O Ministério Público Federal entrou com uma ação civil contra dois homens apontados como responsáveis por uma atividade de mineração sem autorização em Rio Crespo, Rondônia. Segundo o órgão, a exploração envolveu a retirada de cassiterita e cascalho, o corte de vegetação nativa e danos ambientais em uma área sob domínio estatal. O processo foi encaminhado à 5ª Vara Federal Ambiental e Agrária da Seção Judiciária de Rondônia.
A atividade foi identificada durante uma fiscalização feita pela Polícia Militar Ambiental de Rondônia e pela Secretaria de Estado do Desenvolvimento Ambiental. As equipes encontraram uma escavadeira hidráulica em operação e emitiram autos de infração, termos de embargo e apreensão do maquinário, conforme as informações divulgadas pelo MPF.
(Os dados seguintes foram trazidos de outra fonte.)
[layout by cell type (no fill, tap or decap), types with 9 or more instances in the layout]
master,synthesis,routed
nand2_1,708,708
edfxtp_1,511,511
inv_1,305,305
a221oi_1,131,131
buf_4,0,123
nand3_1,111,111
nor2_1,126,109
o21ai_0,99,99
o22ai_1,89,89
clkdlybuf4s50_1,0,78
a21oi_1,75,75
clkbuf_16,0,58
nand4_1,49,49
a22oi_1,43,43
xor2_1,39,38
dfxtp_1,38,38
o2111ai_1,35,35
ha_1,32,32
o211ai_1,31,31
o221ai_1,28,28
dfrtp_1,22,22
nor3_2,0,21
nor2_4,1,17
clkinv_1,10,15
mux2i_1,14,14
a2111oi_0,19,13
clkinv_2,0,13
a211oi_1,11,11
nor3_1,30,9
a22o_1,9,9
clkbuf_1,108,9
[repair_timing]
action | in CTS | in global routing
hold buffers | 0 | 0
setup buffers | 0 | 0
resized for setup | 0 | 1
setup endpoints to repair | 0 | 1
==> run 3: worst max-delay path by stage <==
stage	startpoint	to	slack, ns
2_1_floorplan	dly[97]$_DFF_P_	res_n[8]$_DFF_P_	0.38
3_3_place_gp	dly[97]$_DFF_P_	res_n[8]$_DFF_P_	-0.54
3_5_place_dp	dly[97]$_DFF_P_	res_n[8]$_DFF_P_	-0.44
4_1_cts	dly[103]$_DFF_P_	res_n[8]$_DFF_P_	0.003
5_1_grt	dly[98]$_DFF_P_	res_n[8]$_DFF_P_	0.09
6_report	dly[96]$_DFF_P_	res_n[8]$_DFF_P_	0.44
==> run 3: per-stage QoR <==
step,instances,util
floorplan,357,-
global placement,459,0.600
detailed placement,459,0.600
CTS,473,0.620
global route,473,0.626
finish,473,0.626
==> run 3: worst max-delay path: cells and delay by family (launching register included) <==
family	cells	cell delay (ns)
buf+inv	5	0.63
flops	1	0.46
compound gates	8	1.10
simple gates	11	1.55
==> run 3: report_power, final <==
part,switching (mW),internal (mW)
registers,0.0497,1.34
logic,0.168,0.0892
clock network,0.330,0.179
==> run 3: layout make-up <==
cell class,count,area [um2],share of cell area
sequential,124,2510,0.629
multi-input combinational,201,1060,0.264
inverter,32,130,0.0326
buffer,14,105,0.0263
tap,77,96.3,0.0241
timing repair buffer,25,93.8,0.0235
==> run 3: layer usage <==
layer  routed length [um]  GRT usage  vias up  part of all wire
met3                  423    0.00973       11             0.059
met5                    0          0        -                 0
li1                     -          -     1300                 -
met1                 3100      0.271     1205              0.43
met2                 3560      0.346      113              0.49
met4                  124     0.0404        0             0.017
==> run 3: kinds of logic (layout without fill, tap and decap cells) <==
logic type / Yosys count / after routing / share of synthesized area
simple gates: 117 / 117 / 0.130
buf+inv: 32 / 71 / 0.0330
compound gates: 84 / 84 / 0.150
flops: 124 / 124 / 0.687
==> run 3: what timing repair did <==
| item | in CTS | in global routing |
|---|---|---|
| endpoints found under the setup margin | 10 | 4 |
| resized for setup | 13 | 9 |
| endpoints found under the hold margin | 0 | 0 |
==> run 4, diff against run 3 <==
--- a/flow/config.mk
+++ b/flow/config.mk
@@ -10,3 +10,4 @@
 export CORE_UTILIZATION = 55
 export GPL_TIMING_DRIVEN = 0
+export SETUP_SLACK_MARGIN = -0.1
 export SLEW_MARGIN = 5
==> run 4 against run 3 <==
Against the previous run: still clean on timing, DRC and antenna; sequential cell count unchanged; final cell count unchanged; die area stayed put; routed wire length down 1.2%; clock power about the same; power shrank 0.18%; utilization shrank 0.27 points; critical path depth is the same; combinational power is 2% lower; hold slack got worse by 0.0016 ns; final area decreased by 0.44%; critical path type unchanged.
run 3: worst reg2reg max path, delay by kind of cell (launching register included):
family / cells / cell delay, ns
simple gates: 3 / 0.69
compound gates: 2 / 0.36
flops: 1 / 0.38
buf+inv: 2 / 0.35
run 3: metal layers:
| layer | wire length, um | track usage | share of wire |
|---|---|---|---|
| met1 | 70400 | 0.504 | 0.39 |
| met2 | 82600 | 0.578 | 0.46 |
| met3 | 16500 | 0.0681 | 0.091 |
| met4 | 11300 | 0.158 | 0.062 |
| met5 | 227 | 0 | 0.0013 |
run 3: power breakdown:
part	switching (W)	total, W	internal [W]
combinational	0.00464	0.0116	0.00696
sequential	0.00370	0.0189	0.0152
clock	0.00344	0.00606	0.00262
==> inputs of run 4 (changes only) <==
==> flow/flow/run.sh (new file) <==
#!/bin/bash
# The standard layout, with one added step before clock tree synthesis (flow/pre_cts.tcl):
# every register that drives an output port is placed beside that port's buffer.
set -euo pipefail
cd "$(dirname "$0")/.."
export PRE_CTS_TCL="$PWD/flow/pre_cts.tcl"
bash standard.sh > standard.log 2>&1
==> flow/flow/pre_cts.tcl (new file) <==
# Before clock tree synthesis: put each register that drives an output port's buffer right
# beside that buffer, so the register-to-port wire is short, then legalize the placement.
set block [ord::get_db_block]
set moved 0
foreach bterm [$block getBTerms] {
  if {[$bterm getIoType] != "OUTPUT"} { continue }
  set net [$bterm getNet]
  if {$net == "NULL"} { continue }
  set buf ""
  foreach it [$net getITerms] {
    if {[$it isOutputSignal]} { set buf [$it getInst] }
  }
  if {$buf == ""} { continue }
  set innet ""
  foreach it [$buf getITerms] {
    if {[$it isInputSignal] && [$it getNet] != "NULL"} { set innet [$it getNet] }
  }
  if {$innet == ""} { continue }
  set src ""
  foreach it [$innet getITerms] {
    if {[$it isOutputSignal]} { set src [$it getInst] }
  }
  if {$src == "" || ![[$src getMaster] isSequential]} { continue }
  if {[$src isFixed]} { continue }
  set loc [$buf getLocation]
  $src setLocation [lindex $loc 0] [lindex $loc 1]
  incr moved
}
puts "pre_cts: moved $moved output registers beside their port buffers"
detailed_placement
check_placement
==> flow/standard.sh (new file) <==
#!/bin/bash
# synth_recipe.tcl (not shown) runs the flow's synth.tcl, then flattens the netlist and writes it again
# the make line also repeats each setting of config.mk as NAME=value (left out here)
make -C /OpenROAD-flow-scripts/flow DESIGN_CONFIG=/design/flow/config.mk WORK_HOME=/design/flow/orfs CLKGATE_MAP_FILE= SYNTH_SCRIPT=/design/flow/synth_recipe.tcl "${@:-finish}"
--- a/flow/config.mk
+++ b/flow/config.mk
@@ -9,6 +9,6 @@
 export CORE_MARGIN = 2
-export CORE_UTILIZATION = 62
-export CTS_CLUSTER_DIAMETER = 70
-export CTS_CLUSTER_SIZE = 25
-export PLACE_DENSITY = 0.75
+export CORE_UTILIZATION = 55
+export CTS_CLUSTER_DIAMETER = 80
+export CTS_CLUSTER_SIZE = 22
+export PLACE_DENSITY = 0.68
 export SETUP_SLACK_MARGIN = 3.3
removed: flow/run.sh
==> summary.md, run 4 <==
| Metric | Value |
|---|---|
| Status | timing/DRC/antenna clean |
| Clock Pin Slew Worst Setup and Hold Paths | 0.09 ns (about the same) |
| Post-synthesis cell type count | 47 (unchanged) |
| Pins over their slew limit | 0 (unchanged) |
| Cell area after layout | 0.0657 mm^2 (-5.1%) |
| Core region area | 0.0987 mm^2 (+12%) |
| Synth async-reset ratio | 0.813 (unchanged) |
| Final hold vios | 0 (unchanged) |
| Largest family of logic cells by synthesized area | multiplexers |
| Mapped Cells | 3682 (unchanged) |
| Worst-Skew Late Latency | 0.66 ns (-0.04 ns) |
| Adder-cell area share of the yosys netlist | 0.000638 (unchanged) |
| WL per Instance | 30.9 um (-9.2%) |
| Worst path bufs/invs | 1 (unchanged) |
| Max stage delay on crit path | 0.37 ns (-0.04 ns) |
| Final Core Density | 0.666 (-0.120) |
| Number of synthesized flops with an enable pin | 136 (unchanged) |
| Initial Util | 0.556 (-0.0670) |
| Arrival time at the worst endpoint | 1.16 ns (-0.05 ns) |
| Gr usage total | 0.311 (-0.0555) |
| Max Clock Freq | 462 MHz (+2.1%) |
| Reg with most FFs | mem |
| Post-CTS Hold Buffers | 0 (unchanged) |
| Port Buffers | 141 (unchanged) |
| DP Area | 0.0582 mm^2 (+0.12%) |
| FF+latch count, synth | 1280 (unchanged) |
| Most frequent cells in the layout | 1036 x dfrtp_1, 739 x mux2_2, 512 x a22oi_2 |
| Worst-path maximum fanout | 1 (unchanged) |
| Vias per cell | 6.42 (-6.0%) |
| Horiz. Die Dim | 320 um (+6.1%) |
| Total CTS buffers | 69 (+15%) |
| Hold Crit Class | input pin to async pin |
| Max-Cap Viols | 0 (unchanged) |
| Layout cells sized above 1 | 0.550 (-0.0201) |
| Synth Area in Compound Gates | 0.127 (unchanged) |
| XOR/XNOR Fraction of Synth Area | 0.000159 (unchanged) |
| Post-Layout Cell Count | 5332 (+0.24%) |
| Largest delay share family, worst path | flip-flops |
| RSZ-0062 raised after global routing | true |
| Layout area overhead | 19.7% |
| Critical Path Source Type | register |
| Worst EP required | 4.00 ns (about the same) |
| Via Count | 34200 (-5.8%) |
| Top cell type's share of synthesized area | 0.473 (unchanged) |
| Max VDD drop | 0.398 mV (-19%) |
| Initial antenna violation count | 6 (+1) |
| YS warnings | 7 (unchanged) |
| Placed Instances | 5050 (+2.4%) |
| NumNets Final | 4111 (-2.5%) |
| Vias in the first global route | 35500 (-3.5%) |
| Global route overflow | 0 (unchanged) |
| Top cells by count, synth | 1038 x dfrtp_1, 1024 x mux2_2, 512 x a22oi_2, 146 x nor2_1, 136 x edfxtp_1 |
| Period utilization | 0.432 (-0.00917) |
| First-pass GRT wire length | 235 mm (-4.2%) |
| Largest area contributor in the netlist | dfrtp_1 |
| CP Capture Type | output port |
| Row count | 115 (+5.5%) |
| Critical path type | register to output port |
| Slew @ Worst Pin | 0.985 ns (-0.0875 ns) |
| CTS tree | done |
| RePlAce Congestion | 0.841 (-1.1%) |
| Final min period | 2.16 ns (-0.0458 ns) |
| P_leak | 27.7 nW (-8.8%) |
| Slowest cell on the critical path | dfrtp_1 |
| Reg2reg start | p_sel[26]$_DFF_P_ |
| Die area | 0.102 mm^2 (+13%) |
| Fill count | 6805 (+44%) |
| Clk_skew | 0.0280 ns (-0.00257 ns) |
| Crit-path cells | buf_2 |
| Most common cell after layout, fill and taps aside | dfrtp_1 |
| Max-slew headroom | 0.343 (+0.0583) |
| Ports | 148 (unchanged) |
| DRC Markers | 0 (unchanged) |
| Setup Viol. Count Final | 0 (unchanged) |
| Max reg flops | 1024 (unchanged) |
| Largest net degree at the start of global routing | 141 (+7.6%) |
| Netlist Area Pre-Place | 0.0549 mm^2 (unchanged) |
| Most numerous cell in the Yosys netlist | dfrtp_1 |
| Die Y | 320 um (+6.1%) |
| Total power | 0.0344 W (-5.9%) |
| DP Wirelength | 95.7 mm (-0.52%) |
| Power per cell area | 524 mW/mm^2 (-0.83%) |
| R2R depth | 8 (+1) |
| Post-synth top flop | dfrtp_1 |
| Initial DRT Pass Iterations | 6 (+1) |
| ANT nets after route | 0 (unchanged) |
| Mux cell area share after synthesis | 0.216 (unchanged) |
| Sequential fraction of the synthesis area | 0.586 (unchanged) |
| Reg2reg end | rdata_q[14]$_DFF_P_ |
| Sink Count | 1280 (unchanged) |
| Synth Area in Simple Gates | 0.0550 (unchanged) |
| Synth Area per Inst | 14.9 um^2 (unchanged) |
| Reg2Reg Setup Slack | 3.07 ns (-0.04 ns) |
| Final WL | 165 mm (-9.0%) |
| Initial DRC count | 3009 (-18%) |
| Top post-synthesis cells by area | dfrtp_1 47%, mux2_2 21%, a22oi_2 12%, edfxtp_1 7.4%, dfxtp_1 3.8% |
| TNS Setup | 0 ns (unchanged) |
Context: an optimization exercise on an open-source flow, tuned for small area, a short achievable clock period and few clock cycles per item. The choices shown serve that exercise and are no tape-out recipe. Function was checked by simulation only, so behaviour that the tests miss may differ from the original. Power figures rest on the tool's default switching activity, not on a simulated workload.

`design/flow/design.v`:
```
package emgrms_pkg;
   localparam int SAMPLE_W  = 12;
   localparam int RUN_W     = 16;
   localparam int RUNS_W    = 8;
   localparam int CSR_IDX_W = 8;
   localparam int CSR_DAT_W = 12;
   localparam int REQ_DAT_W = 16;
   localparam int RSP_DAT_W = 32;
   localparam logic [RUN_W-1:0] RUN_MAX = {RUN_W{1'b1}};
   localparam logic [CSR_IDX_W-1:0] REG_BIAS_LEVEL      = 8'd0;
   localparam logic [CSR_IDX_W-1:0] REG_ALERT_THRESHOLD = 8'd1;
   localparam logic [CSR_IDX_W-1:0] REG_RUNS_TO_ALERT   = 8'd2;
   localparam logic [SAMPLE_W-1:0] BIAS_RESET      = 12'd2048;
   localparam logic [SAMPLE_W-1:0] THRESHOLD_RESET = 12'd500;
   localparam logic [RUNS_W-1:0]   RUNS_RESET      = 8'd5;
   localparam int RSP_RUN_LSB   = SAMPLE_W;
   localparam int RSP_ALERT_BIT = SAMPLE_W + RUN_W;
endpackage
module emg_window_rms_alert_top #(
   parameter int WINDOW_LEN = 128
) (
   input  logic                                 clock,
   input  logic                                 reset,
   input  logic                                 req_tvalid,
   output logic                                 req_tready,
   input  logic [emgrms_pkg::REQ_DAT_W-1:0]     req_tdata,
   output logic                                 rsp_tvalid,
   input  logic                                 rsp_tready,
   output logic [emgrms_pkg::RSP_DAT_W-1:0]     rsp_tdata,
   input  logic                                 csr_valid,
   output logic                                 csr_ready,
   input  logic [emgrms_pkg::CSR_IDX_W-1:0]     csr_index,
   input  logic [emgrms_pkg::CSR_DAT_W-1:0]     csr_data
);
   localparam int SW     = emgrms_pkg::SAMPLE_W;           
   localparam int RW     = emgrms_pkg::RUN_W;              
   localparam int SLOT_W = $clog2(WINDOW_LEN);             
   localparam int FILL_W = $clog2(WINDOW_LEN + 1);         
   localparam int SQ_W   = 2 * SW;                         
   localparam int SUM_W  = SQ_W + SLOT_W;                  
   localparam int RAD_W  = SUM_W - SLOT_W;                 
   localparam int REM_W  = SW + 2;                         
   localparam int NSTG   = 5;                              
   localparam int QD     = NSTG + 5;                       
   localparam int QA_W   = $clog2(QD);
   localparam int CR_W   = $clog2(QD + 1);
   function automatic int stage_end(input int s);
      case (s)
         0: stage_end = 3;
         1: stage_end = 5;
         2: stage_end = 7;
         3: stage_end = 9;
         default: stage_end = 12;
      endcase
   endfunction
   function automatic logic [SQ_W-1:0] square(input logic [SW-1:0] x);
      logic [SQ_W-1:0] acc;
      logic [SQ_W-1:0] diag;
      diag = '0;
      for (int i = 0; i < SW; i++) diag[2*i] = x[i];
      acc = diag;
      for (int i = 0; i < SW - 1; i++) begin
         acc = acc + ((SQ_W'(x >> (i + 1)) & {SQ_W{x[i]}}) << (2 * i + 2));
      end
      square = acc;
   endfunction
   logic [SW-1:0]                 bias_ff;
   logic [SW-1:0]                 thr_ff;
   logic [emgrms_pkg::RUNS_W-1:0] runs_ff;
   always_ff @(posedge clock) begin
      if (reset) begin
         bias_ff <= emgrms_pkg::BIAS_RESET;
         thr_ff  <= emgrms_pkg::THRESHOLD_RESET;
         runs_ff <= emgrms_pkg::RUNS_RESET;
      end else if (csr_valid) begin
         case (csr_index)
            emgrms_pkg::REG_BIAS_LEVEL:      bias_ff <= csr_data;
            emgrms_pkg::REG_ALERT_THRESHOLD: thr_ff  <= csr_data;
            emgrms_pkg::REG_RUNS_TO_ALERT:   runs_ff <= csr_data[emgrms_pkg::RUNS_W-1:0];
            default: ;
         endcase
      end
   end
   assign csr_ready = 1'b1;
   logic              rdy_ff;
   logic              acc;
   logic [SLOT_W-1:0] gap;         
   logic [SLOT_W-1:0] gap_nx;
   logic [FILL_W-1:0] fill;        
   logic [FILL_W-1:0] fill_nx;
   logic              full;
   logic [CR_W-1:0]   cred;        
   logic [CR_W-1:0]   cred_nx;
   logic              pop;
   assign req_tready = rdy_ff;
   assign acc        = req_tvalid && rdy_ff;
   assign full       = (fill == FILL_W'(WINDOW_LEN));
   assign gap_nx     = acc ? '0 : gap + 1'b1;
   assign fill_nx    = (acc && !full) ? fill + 1'b1 : fill;
   assign cred_nx    = cred + CR_W'(acc && full) - CR_W'(pop);
   always_ff @(posedge clock) begin
      if (reset) begin
         gap    <= '0;
         fill   <= '0;
         cred   <= '0;
         rdy_ff <= 1'b1;
      end else begin
         gap    <= gap_nx;
         fill   <= fill_nx;
         cred   <= cred_nx;
         rdy_ff <= ((gap_nx == '0) || (fill_nx == '0)) && (cred_nx < CR_W'(QD));
      end
   end
   logic          in_v, in_q;
   logic [SW-1:0] in_d;
   always_ff @(posedge clock) begin
      if (reset) in_v <= 1'b0;
      else       in_v <= acc;
      in_q <= full;
      in_d <= req_tdata[SW-1:0];
   end
   logic [SW:0]              dif_a;
   logic [SW-1:0]            dif_b;
   logic [SW-1:0]            rect;
   logic [WINDOW_LEN*SW-1:0] win;
   logic [SW-1:0]            win_last;
   logic                     v1, q1;
   logic [SW-1:0]            o1;
   assign dif_a    = {1'b0, in_d} - {1'b0, bias_ff};
   assign dif_b    = bias_ff - in_d;
   assign rect     = dif_a[SW] ? dif_b : dif_a[SW-1:0];
   assign win_last = win[WINDOW_LEN*SW-1 -: SW];
   always_ff @(posedge clock) begin
      win <= {win[(WINDOW_LEN-1)*SW-1:0], in_v ? rect : win_last};
   end
   always_ff @(posedge clock) begin
      if (reset) v1 <= 1'b0;
      else       v1 <= in_v;
      q1 <= in_q;
      o1 <= (in_v && in_q) ? win_last : '0;
   end
   logic [SQ_W-1:0] sq_new, sq_old;
   logic            v2, q2;
   always_ff @(posedge clock) begin
      if (reset) v2 <= 1'b0;
      else       v2 <= v1;
      q2     <= q1;
      sq_new <= square(win[SW-1:0]);
      sq_old <= square(o1);
   end
   logic [SUM_W-1:0] sum;
   logic             v3;
   always_ff @(posedge clock) begin
      if (reset) begin
         sum <= '0;
         v3  <= 1'b0;
      end else begin
         if (v2) sum <= sum + SUM_W'(sq_new) - SUM_W'(sq_old);
         v3 <= v2 && q2;
      end
   end
   for (genvar s = 0; s < NSTG; s++) begin : g_root
      localparam int T0 = (s == 0) ? 0 : stage_end(s - 1);
      localparam int T1 = stage_end(s);
      logic [RAD_W-1:0] rad_i, rad_c, rad_r;
      logic [REM_W-1:0] rem_i, rem_c, rem_r;
      logic [SW-1:0]    q_i, q_c, q_r;
      logic             v_i, v_r;
      if (s == 0) begin : g_in
         assign rad_i = sum[SUM_W-1:SLOT_W];
         assign rem_i = '0;
         assign q_i   = '0;
         assign v_i   = v3;
      end else begin : g_in
         assign rad_i = g_root[s-1].rad_r;
         assign rem_i = g_root[s-1].rem_r;
         assign q_i   = g_root[s-1].q_r;
         assign v_i   = g_root[s-1].v_r;
      end
      always_comb begin
         logic [REM_W-1:0] rem_sh;
         logic [REM_W:0]   diff;
         rad_c = rad_i;
         rem_c = rem_i;
         q_c   = q_i;
         for (int t = T0; t < T1; t++) begin
            rem_sh = {rem_c[REM_W-3:0], rad_c[RAD_W-1:RAD_W-2]};
            rad_c  = rad_c << 2;
            diff   = {1'b0, rem_sh} - {1'b0, q_c, 2'b01};
            if (!diff[REM_W]) begin
               rem_c = diff[REM_W-1:0];
               q_c   = {q_c[SW-2:0], 1'b1};
            end else begin
               rem_c = rem_sh;
               q_c   = {q_c[SW-2:0], 1'b0};
            end
            rem_c = rem_c & REM_W'((1 << (t + 2)) - 1);
            q_c   = q_c & SW'((1 << (t + 1)) - 1);
         end
      end
      if (s < NSTG - 1) begin : g_reg
         always_ff @(posedge clock) begin
            if (reset) v_r <= 1'b0;
            else       v_r <= v_i;
            rad_r <= rad_c;
            rem_r <= rem_c;
            q_r   <= q_c;
         end
      end
   end
   logic [SW-1:0] qmem [QD];
   logic [QA_W:0] wp, rp;          
   logic          q_empty;
   logic          lv;
   logic [SW-1:0] lq;
   assign lv      = g_root[NSTG-1].v_i;
   assign lq      = g_root[NSTG-1].q_c;
   assign q_empty = (wp == rp);
   function automatic logic [QA_W:0] ptr_inc(input logic [QA_W:0] p);
      if (p[QA_W-1:0] == QA_W'(QD - 1)) ptr_inc = {~p[QA_W], {QA_W{1'b0}}};
      else                              ptr_inc = p + 1'b1;
   endfunction
   always_ff @(posedge clock) begin
      if (lv) qmem[wp[QA_W-1:0]] <= lq;
   end
   logic          ov;
   logic [SW-1:0] od_lvl;
   logic [RW-1:0] od_run;
   logic          od_alert;
   logic [SW-1:0] lvl_in;
   logic          over_in;
   logic [RW-1:0] run_inc, run_nx;
   logic          alert_nx;
   assign pop      = !q_empty && (!ov || rsp_tready);
   assign lvl_in   = qmem[rp[QA_W-1:0]];
   assign over_in  = (lvl_in >= thr_ff);
   assign run_inc  = (od_run == emgrms_pkg::RUN_MAX) ? od_run : od_run + 1'b1;
   assign run_nx   = over_in ? run_inc : '0;
   assign alert_nx = od_alert | (over_in && (run_inc >= RW'(runs_ff)));
   always_ff @(posedge clock) begin
      if (reset) begin
         wp       <= '0;
         rp       <= '0;
         ov       <= 1'b0;
         od_run   <= '0;
         od_alert <= 1'b0;
      end else begin
         if (lv) wp <= ptr_inc(wp);
         if (pop) begin
            rp       <= ptr_inc(rp);
            ov       <= 1'b1;
            od_run   <= run_nx;
            od_alert <= alert_nx;
         end else if (rsp_tready) begin
            ov <= 1'b0;
         end
      end
      if (pop) od_lvl <= lvl_in;
   end
   assign rsp_tvalid = ov;
   assign rsp_tdata  = {3'b000, od_alert, od_run, od_lvl};
endmodule
```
Relatórios técnicos da Sedam apontaram a retirada de vegetação nativa em 6,2341 hectares. O terreno também teria sofrido alterações com a abertura de cavas usadas na extração e no beneficiamento do minério. A Agência Nacional de Mineração informou que não havia título minerário válido para permitir a atividade na área.
Na ação, o MPF pede que os acusados recuperem toda a área degradada por meio de um plano acompanhado pelos órgãos responsáveis. O pedido inclui a recomposição da vegetação e outras medidas necessárias para recuperar o terreno afetado.
O órgão também cobra indenização pelos danos ambientais e pelo valor da cassiterita e do cascalho retirados sem autorização, já que os recursos minerais pertencem à União. O valor deverá ser calculado durante o processo. O MPF ainda pediu indenização de R$ 100 mil para cada réu por dano moral coletivo.
Os mesmos fatos são analisados em uma ação penal apresentada em 26 de junho de 2026. Segundo o MPF, o processo criminal apura possíveis crimes ligados à retirada de matéria-prima da União, mineração clandestina, desmatamento em terra sob domínio estatal e impedimento da regeneração natural.
A ação civil busca a reparação dos danos ambientais e patrimoniais, enquanto o processo penal analisa a possível responsabilidade criminal dos acusados. Até uma decisão definitiva da Justiça, os réus devem ser tratados como acusados, sem antecipação de culpa.